The next night I worked the same ward alone (Remember that every other night thing?) and I had to give that patient another shot. So I’m standing beside his bed with the needle, thinking how am I going to pull this off alone. And the patient in the next bed says, “You know the guy’s practically deaf, don’t you?” So I yelled in the guy’s ear, “Turn over; I have to give you a shot.” The so-called crazy person said, okay and turned over; I gave him the shot, and that was it. The mental patient in the next bed had better information than the people in charge.

Things weren’t what they seemed in that place.

Later when I ran an advertising agency, I learned that so many of the things we dreamt up inside our ivory tower office were just plain wrong or irrelevant in the outside world.

And we weren’t alone. People in charge of advertising agencies and corporations were making big decisions based on bad information, including big, bloated research reports that told you everything except what you needed to make a smart decision.

2. Look into the heads of the people you’re trying to persuade.
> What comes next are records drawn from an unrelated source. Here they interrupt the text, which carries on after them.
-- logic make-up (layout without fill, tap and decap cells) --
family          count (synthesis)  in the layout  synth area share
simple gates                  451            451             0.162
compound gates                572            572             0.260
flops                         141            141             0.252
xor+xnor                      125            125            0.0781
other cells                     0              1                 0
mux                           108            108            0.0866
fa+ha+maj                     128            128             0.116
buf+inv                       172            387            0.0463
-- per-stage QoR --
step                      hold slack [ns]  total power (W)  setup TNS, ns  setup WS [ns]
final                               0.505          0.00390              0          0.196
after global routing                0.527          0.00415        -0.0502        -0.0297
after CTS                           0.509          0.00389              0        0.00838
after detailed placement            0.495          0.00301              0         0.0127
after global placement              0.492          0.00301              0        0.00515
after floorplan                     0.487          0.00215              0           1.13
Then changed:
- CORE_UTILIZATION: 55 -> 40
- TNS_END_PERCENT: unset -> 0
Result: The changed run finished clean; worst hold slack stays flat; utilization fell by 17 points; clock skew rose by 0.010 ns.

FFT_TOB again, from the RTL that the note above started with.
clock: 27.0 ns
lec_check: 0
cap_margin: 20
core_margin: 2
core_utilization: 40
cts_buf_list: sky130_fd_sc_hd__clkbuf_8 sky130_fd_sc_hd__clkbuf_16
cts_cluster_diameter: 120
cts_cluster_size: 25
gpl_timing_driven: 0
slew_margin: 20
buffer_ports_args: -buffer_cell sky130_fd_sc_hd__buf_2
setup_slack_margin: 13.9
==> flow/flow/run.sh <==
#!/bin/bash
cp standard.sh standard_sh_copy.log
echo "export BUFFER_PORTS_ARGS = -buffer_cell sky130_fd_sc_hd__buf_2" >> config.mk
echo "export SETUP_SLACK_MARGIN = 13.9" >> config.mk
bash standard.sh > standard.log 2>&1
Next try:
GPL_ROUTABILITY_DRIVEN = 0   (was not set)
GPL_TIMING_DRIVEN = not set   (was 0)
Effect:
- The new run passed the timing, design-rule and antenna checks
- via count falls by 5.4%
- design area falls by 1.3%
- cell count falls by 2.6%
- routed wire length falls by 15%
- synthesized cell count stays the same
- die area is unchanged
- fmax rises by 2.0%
This is an optimization exercise on Yosys and OpenROAD, whose aim is small area, not a production implementation. Where RTL was checked, it was by simulation tests only, not by an equivalence proof against the original. No driver is modelled on the clock port, so clocking that relies on it looks cheaper here than on a real chip.

==> flow/design.v <==
module viterbi(in0, in1, in2, in3, in4, in5, in6, in7, out, clk, reset, error);
    input [2:0] in0;
    input [2:0] in1;
    input [2:0] in2;
    input [2:0] in3;
    input [2:0] in4;
    input [2:0] in5;
    input [2:0] in6;
    input [2:0] in7;
    output [2:0] out;
    input clk;
    input reset;
    output error;
    wire sl0 = in0 > in4;
    wire sl1 = in1 > in5;
    wire sl2 = in2 > in6;
    wire sl3 = in3 > in7;
    wire [2:0] s0 = sl0 ? in4 : in0;
    wire [2:0] s1 = sl1 ? in5 : in1;
    wire [2:0] s2 = sl2 ? in6 : in2;
    wire [2:0] s3 = sl3 ? in7 : in3;
    reg [4:0] db;
    reg [2:0] dlAr, dlBr;
    reg alAr, alBr;
    wire [3:0] mag = db[4] ? -db[3:0] : db[3:0];
    wire [3:0] loA = db[4] ? 4'd0 : mag, loB = db[4] ? mag : 4'd0;
    wire [3:0] m0 = loA + (alAr ? 3'd0 : dlAr);
    wire [3:0] m1 = loA + (alAr ? dlAr : 3'd0);
    wire [3:0] m2 = loB + (alBr ? 3'd0 : dlBr);
    wire [3:0] m3 = loB + (alBr ? dlBr : 3'd0);
    wire smA = m0 > m2, ssA = s0 > s2;
    wire smB = m1 > m3, ssB = s1 > s3;
    wire [3:0] mhA = smA ? m0 : m2;
    wire [2:0] mlA = smA ? m2[2:0] : m0[2:0];     
    wire [3:0] mhB = smB ? m1 : m3;
    wire [2:0] mlB = smB ? m3[2:0] : m1[2:0];
    wire [2:0] slA = ssA ? s2 : s0, shA = ssA ? s0 : s2;
    wire [2:0] slB = ssB ? s3 : s1, shB = ssB ? s1 : s3;
    wire [3:0] dA = mhA - {1'b0, mlA}, dB = mhB - {1'b0, mlB};
    wire [2:0] eA = shA - slA, eB = shB - slB;
    wire [3:0] baseA = mlA + slA, baseB = mlB + slB;       
    wire [4:0] topA = mhA + shA, topB = mhB + shB;       
    wire err_n = topA[4] | topB[4];
    wire dgtA = dA > eA, dltA = dA < eA;
    wire dgtB = dB > eB, dltB = dB < eB;
    wire [3:0] dlA = dgtA ? eA : dA, dlB = dgtB ? eB : dB;    
    wire a0 = smA ? (ssA | dgtA) : (ssA & dltA);
    wire a1 = smA ? (~ssA | dgtA) : (~ssA & dltA);
    wire a2 = smB ? (ssB | dgtB) : (ssB & dltB);
    wire a3 = smB ? (~ssB | dgtB) : (~ssB & dltB);
    wire [4:0] dAB = {1'b0, baseA} - {1'b0, baseB};      
    wire alA = smA == ssA, alB = smB == ssB;                   
    reg err;
    reg [3:0] acs;        
    reg [3:0] sel;        
    always @(posedge clk) begin
        if (!reset) begin
            db <= 5'd0; dlAr <= 3'd0; dlBr <= 3'd0; alAr <= 1'b0; alBr <= 1'b0;
            err <= 1'b0; acs <= 4'd0; sel <= 4'd0;
        end else begin
            db <= dAB;
            dlAr <= dlA[2:0]; dlBr <= dlB[2:0];
            alAr <= alA; alBr <= alB;
            err <= err_n;
            acs <= {a3, a2, a1, a0};
            sel <= {sl3, sl2, sl1, sl0};
        end
    end
    assign error = err;
    wire [1:0] control = (m0 == 4'd0) ? 2'd0 : (m1 == 4'd0) ? 2'd1 : (m2 == 4'd0) ? 2'd2 : 2'd3;
    reg [3:0] ah [0:11];
    reg [3:0] sh [0:11];
    integer i;
    always @(posedge clk) begin
        ah[0] <= acs;
        sh[0] <= sel;
        for (i = 1; i < 12; i = i + 1) begin
            ah[i] <= ah[i-1];
            sh[i] <= sh[i-1];
        end
    end
    reg [3:0] cnt;
    always @(posedge clk) begin
        if (!reset) cnt <= 4'd0;
        else if (cnt != 4'd12) cnt <= cnt + 4'd1;
    end
    wire valid = cnt == 4'd12;
    wire [12:0] h;
    assign h[0] = control[0];
    assign h[1] = control[1];
    genvar g;
    generate
        for (g = 0; g < 11; g = g + 1) begin : trace
            wire t1 = h[g] ? ah[g][3] : ah[g][2];
            wire t0 = h[g] ? ah[g][1] : ah[g][0];
            assign h[g+2] = h[g+1] ? t1 : t0;
        end
    endgenerate
    wire x = h[12] ? (h[11] ? ~ah[11][3] : ah[11][2]) : (h[11] ? ~ah[11][1] : ah[11][0]);
    wire sb = x ? (h[12] ? sh[11][3] : sh[11][2]) : (h[12] ? sh[11][1] : sh[11][0]);
    assign out = valid ? {sb, x, h[12]} : 3'd0;
endmodule
Settings: LEC_CHECK=0, CAP_MARGIN=20, CORE_MARGIN=2, CORE_UTILIZATION=40, SLEW_MARGIN=20; clock period 12.0 ns.
standard.sh (not shown) runs the stock make flow with config.mk's settings and CLKGATE_MAP_FILE= SYNTH_SCRIPT=/design/flow/synth_recipe.tcl, a recipe that flattens the netlist after the stock synthesis.
==> flow/flow/run.sh <==
#!/bin/bash
# Own layout flow: the standard layout (standard.sh) with these changes:
#  * synthesis: ABC maps the logic with an area-oriented script (flow/area.abc)
#    instead of ORFS's delay-oriented one, without ORFS's Kogge-Stone adder
#    map and full/half-adder extraction.  Flip-flops, their names and cells
#    are the standard synthesis's.
#  * port buffers are the smallest buffer, sky130_fd_sc_hd__buf_1 (every port
#    is still buffered);
set -euo pipefail
W=$(pwd)
ORIG=$(grep -o 'SYNTH_SCRIPT=[^ ]*' standard.sh | head -1 | cut -d= -f2- | tr -d "'\"")
sed "s#SYNTH_SCRIPT=[^ ]*#SYNTH_SCRIPT=$W/flow/synth_wrap.tcl#" standard.sh > my_standard.sh
export ORIG_SYNTH_SCRIPT="$ORIG"
export MY_ABC_SCRIPT="$W/flow/area.abc"
export ADDER_MAP_FILE=
export SYNTH_OPERATIONS_ARGS=-noshare
export BUFFER_PORTS_ARGS="-buffer_cell sky130_fd_sc_hd__buf_1"
export CTS_ARGS="-sink_clustering_enable -repair_clock_nets -dont_use_dummy_load -buf_list sky130_fd_sc_hd__clkbuf_4"
export POST_CTS_TCL="$W/flow/post_cts.tcl"
bash my_standard.sh synth > synth.log 2>&1
bash my_standard.sh > layout.log 2>&1
Other scripts of this flow, unchanged in this note and not shown: flow/flow/area.abc, flow/flow/post_cts.tcl, flow/flow/synth_wrap.tcl
Rerun with:
--- a/flow/design.v
+++ b/flow/design.v
@@ -66,9 +66,12 @@
             sel <= {sl3, sl2, sl1, sl0};
         end
     end
     assign error = err;
-    wire [1:0] control = (m0 == 4'd0) ? 2'd0 : (m1 == 4'd0) ? 2'd1 : (m2 == 4'd0) ? 2'd2 : 2'd3;
+    wire zA = db[4] | (db == 5'd0), zB = ~db[4];
+    wire zdA = dlAr == 3'd0, zdB = dlBr == 3'd0;
+    wire [1:0] control = (zA & (alAr | zdA)) ? 2'd0 : (zA & (~alAr | zdA)) ? 2'd1 :
+                         (zB & (alBr | zdB)) ? 2'd2 : 2'd3;
     reg [3:0] ah [0:11];
     reg [3:0] sh [0:11];
     integer i;
     always @(posedge clk) begin
Effect:
- global-route usage fell by 0.55 points
- synthesized area fell slightly
- via count fell slightly
- non-clock buffer count is unchanged
- final area fell slightly
- core utilization fell by 0.67 points
- setup slack is better by 660 ps
Only the layout flow was run in the first run of this note; the RTL was not checked for function there.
Try something new. If you use market research, do some of the interviews yourself. That will give you a shot of reality you can't get from just reading a research report. And make sure you use the right kind of research, or you could spend more money than you should, get confused or just plain tuckered out. Check my blog post "How research dumbs us down." You'll see how the least expensive research gives you better understanding than the most expensive research.

If your company or client has a salesforce, tour with them. Smart sales people can teach you how to create more persuasive messages. Plus, you can watch them use their sales materials and see what works and doesn’t and learn how to make sales aids that really aid. Going on sales calls may seem like an obvious idea, but the sales people would tell me all the time, “You’re the first advertising agency person to ever do this. Our own marketing people don’t even come out here.”

This kind of research is quick and inexpensive and always made our work more effective.

It's also the best tool I've ever seen to sell marketing and advertising ideas to whoever has to approve them. That's because it gives you credibility. For one thing, you can start your presentation with words like: "I've been talking to your customers, and here's how you can beat your #1 competitor." Or: "I've been touring with your sales people and…"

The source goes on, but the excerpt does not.